On General Extension Fields for the Classical Groups in Differential Galois Theory

TL;DR

This paper constructs a general differential extension field for classical Lie groups in differential Galois theory, paralleling Noether's classical Galois theory for finite groups, and demonstrates its generic properties.

Contribution

It introduces a new construction of a differential extension field for classical groups, analogous to Noether's approach, with explicit properties and invariants.

Findings

Constructed a differential field of transcendence degree l for classical groups

Proved the field is a Picard-Vessiot extension of the invariants field

Showed the extension satisfies generic properties for G-primitive Picard-Vessiot extensions

Abstract

Let $G$ be one of the classical groups of Lie rank $l$. We make a similar construction of a general extension field in differential Galois theory for $G$ as E. Noether did in classical Galois theory for finite groups.

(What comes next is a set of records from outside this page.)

Source: an optimization exercise on an open RTL-to-GDS flow (aim: small area, a short achievable clock period and few clock cycles per item). Production flows keep margins and buffers that such runs may drop.
RTL that was checked went through simulation tests only; none was proved equivalent to the original.
Function not checked in runs 7 and 8: the RTL went through the layout flow alone.
Power figures rest on the tool's default switching activity, not on a simulated workload.

--- flow/standard.sh ---
#!/bin/bash
# synth_recipe.tcl (not shown) runs the flow's synth.tcl, then flattens the netlist and writes it again
# the make line also repeats each setting of config.mk as NAME=value (left out here)
make -C /OpenROAD-flow-scripts/flow DESIGN_CONFIG=/design/flow/config.mk WORK_HOME=/design/flow/orfs CLKGATE_MAP_FILE= SYNTH_SCRIPT=/design/flow/synth_recipe.tcl "${@:-finish}"
--- flow/constraint.sdc ---
create_clock -name core_clock -period 13.5 [get_ports {clk}]
set_input_delay 2.7000 -clock core_clock [delete_from_list [all_inputs] [get_ports {clk}]]
set_output_delay 2.7000 -clock core_clock [all_outputs]
set_load 0.01 [all_outputs]
--- flow/config.mk ---
export PLATFORM = sky130hd
export DESIGN_NAME = ppm_median_filter
export DESIGN_NICKNAME = ppm_median_filter
export VERILOG_FILES = /design/flow/design.v
export SDC_FILE = /design/flow/constraint.sdc
export NUM_CORES = 4
export LEC_CHECK = 0
export CAP_MARGIN = 20
export CORE_MARGIN = 2
export CORE_UTILIZATION = 60
export CTS_CLUSTER_DIAMETER = 100
export CTS_CLUSTER_SIZE = 20
export SLEW_MARGIN = 20
--- flow/flow/setup_margin ---
9.7
--- flow/flow/port_buffer ---
sky130_fd_sc_hd__buf_2
--- flow/design.v ---
module med5 (
    input  wire [15:0] h0,
    input  wire [15:0] h1,
    input  wire [15:0] h2,
    input  wire [15:0] h3,
    input  wire [15:0] h4,
    input  wire        lt12, lt13, lt14, lt23, lt24, lt34,
    output wire        lt01, lt02, lt03,
    output wire [15:0] med
);
    function lt16(input [15:0] a, input [15:0] b);
        integer i;
        reg l;
        begin
            l = 1'b0;
            for (i = 0; i < 16; i = i + 1)
                l = (~a[i] & b[i]) | (~a[i] & l) | (b[i] & l);
            lt16 = l;
        end
    endfunction
    assign lt01 = lt16(h0, h1);
    assign lt02 = lt16(h0, h2);
    assign lt03 = lt16(h0, h3);
    wire   lt04 = lt16(h0, h4);
    function [1:0] cnt3(input b0, input b1, input b2);
        cnt3 = {1'b0, b0} + {1'b0, b1} + {1'b0, b2};
    endfunction
    wire [1:0] o1 = cnt3(~lt12, ~lt13, ~lt14);
    wire [1:0] o2 = cnt3( lt12, ~lt23, ~lt24);
    wire [1:0] o3 = cnt3( lt13,  lt23, ~lt34);
    wire [1:0] o4 = cnt3( lt14,  lt24,  lt34);
    wire [4:1] r1 = {o4 == 2'd1, o3 == 2'd1, o2 == 2'd1, o1 == 2'd1};
    wire [4:1] r2 = {o4 == 2'd2, o3 == 2'd2, o2 == 2'd2, o1 == 2'd2};
    wire [4:1] b0 = {lt04, lt03, lt02, lt01};
    wire [4:1] sk = (b0 & r1) | (~b0 & r2);
    wire       s0 = ~|(b0 & r1) & |(b0 & r2);
    assign med = ({16{s0}} & h0) | ({16{sk[1]}} & h1) | ({16{sk[2]}} & h2)
               | ({16{sk[3]}} & h3) | ({16{sk[4]}} & h4);
endmodule
module ppm_median_filter (
    input  wire         clk,
    input  wire         rst,
    input  wire         in_valid,
    output wire         in_ready,
    input  wire         in_init,
    input  wire [255:0] in_data,
    output reg          out_valid,
    output reg  [255:0] out_data
);
    localparam NCH = 16;
    reg  [255:0] h0, h1, h2, h3, h4;
    reg  [3:0]   fill;           
    reg          ready;
    reg  [15:0]  dflt;           
    reg          got;            
    reg  [NCH-1:0] lt12, lt13, lt14, lt23, lt24, lt34;
    assign in_ready = ready;
    wire busy   = fill[0];
    wire sample = in_valid & ready & ~in_init & ~rst;
    wire init   = in_valid & ready &  in_init & ~rst;
    wire shift  = got | busy;
    always @(posedge clk) begin
        if (rst) begin
            fill  <= 4'b0000;
            ready <= 1'b1;
        end else if (init) begin
            fill  <= 4'b1111;
            ready <= 1'b0;
        end else begin
            fill  <= {1'b0, fill[3:1]};
            ready <= ~fill[2];
        end
    end
    always @(posedge clk)
        if (init)
            dflt <= in_data[15:0];
    always @(posedge clk) begin
        got       <= sample;
        out_valid <= got & ~rst;
    end
    always @(posedge clk)
        h0 <= in_data;
    always @(posedge clk)
        if (shift) begin
            h1 <= busy ? {NCH{dflt}} : h0;
            h2 <= h1;
            h3 <= h2;
            h4 <= h3;
        end
    wire [NCH-1:0] lt01, lt02, lt03;
    wire [255:0]   med;
    genvar gc;
    generate
        for (gc = 0; gc < NCH; gc = gc + 1) begin : ch
            med5 u_med5 (
                .h0(h0[gc*16 +: 16]), .h1(h1[gc*16 +: 16]), .h2(h2[gc*16 +: 16]),
                .h3(h3[gc*16 +: 16]), .h4(h4[gc*16 +: 16]),
                .lt12(lt12[gc]), .lt13(lt13[gc]), .lt14(lt14[gc]),
                .lt23(lt23[gc]), .lt24(lt24[gc]), .lt34(lt34[gc]),
                .lt01(lt01[gc]), .lt02(lt02[gc]), .lt03(lt03[gc]),
                .med(med[gc*16 +: 16])
            );
        end
    endgenerate
    always @(posedge clk)
        if (shift) begin
            lt12 <= busy ? {NCH{1'b0}} : lt01;
            lt13 <= busy ? {NCH{1'b0}} : lt02;
            lt14 <= busy ? {NCH{1'b0}} : lt03;
            lt23 <= busy ? {NCH{1'b0}} : lt12;
            lt24 <= busy ? {NCH{1'b0}} : lt13;
            lt34 <= busy ? {NCH{1'b0}} : lt23;
        end
    always @(posedge clk)
        out_data <= med;
endmodule
--- flow/flow/run.sh ---
#!/bin/bash
# The standard layout, with timing repair asked to leave a setup slack of
# flow/setup_margin ns (the clock period less the achieved period), and
# port buffers of the cell named in flow/port_buffer.
set -euo pipefail
SETUP_MARGIN=$(cat flow/setup_margin)
PORT_BUF=$(cat flow/port_buffer)
bash standard.sh synth > synth.log 2>&1
bash standard.sh SETUP_SLACK_MARGIN=$SETUP_MARGIN \
    "BUFFER_PORTS_ARGS=-buffer_cell $PORT_BUF" finish > layout.log 2>&1
==> results of run 1 <==
[synthesized netlist by cell type (76+ instances only)]
cell	n	area (µm²)
a21o_1	88	661
a21oi_1	156	781
a221o_1	282	2820
a222oi_1	132	1320
a22o_1	78	683
a22oi_1	85	638
clkbuf_1	122	458
dfxtp_1	519	10400
edfxtp_1	1136	34100
inv_1	605	2270
maj3_1	272	2720
nand2_1	259	972
nand2b_1	279	1750
nor2_1	255	957
nor2b_1	307	1920
o21ai_0	464	2320
o221ai_1	76	666
o22ai_1	89	557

More precisely, we build a differential field $E$ of differential transcendence degree $l$ over the constants on which the group $G$ acts and show that it is a Picard-Vessiot extension of the field of invariants $E^G$. The field $E^G$ is differentially generated by $l$ differential polynomials which are differentially algebraically independent over the constants. They are the coefficients of the defining equation of the extension. Finally we show that our construction satisfies generic properties for a specific kind of $G$-primitive Picard-Vessiot extensions.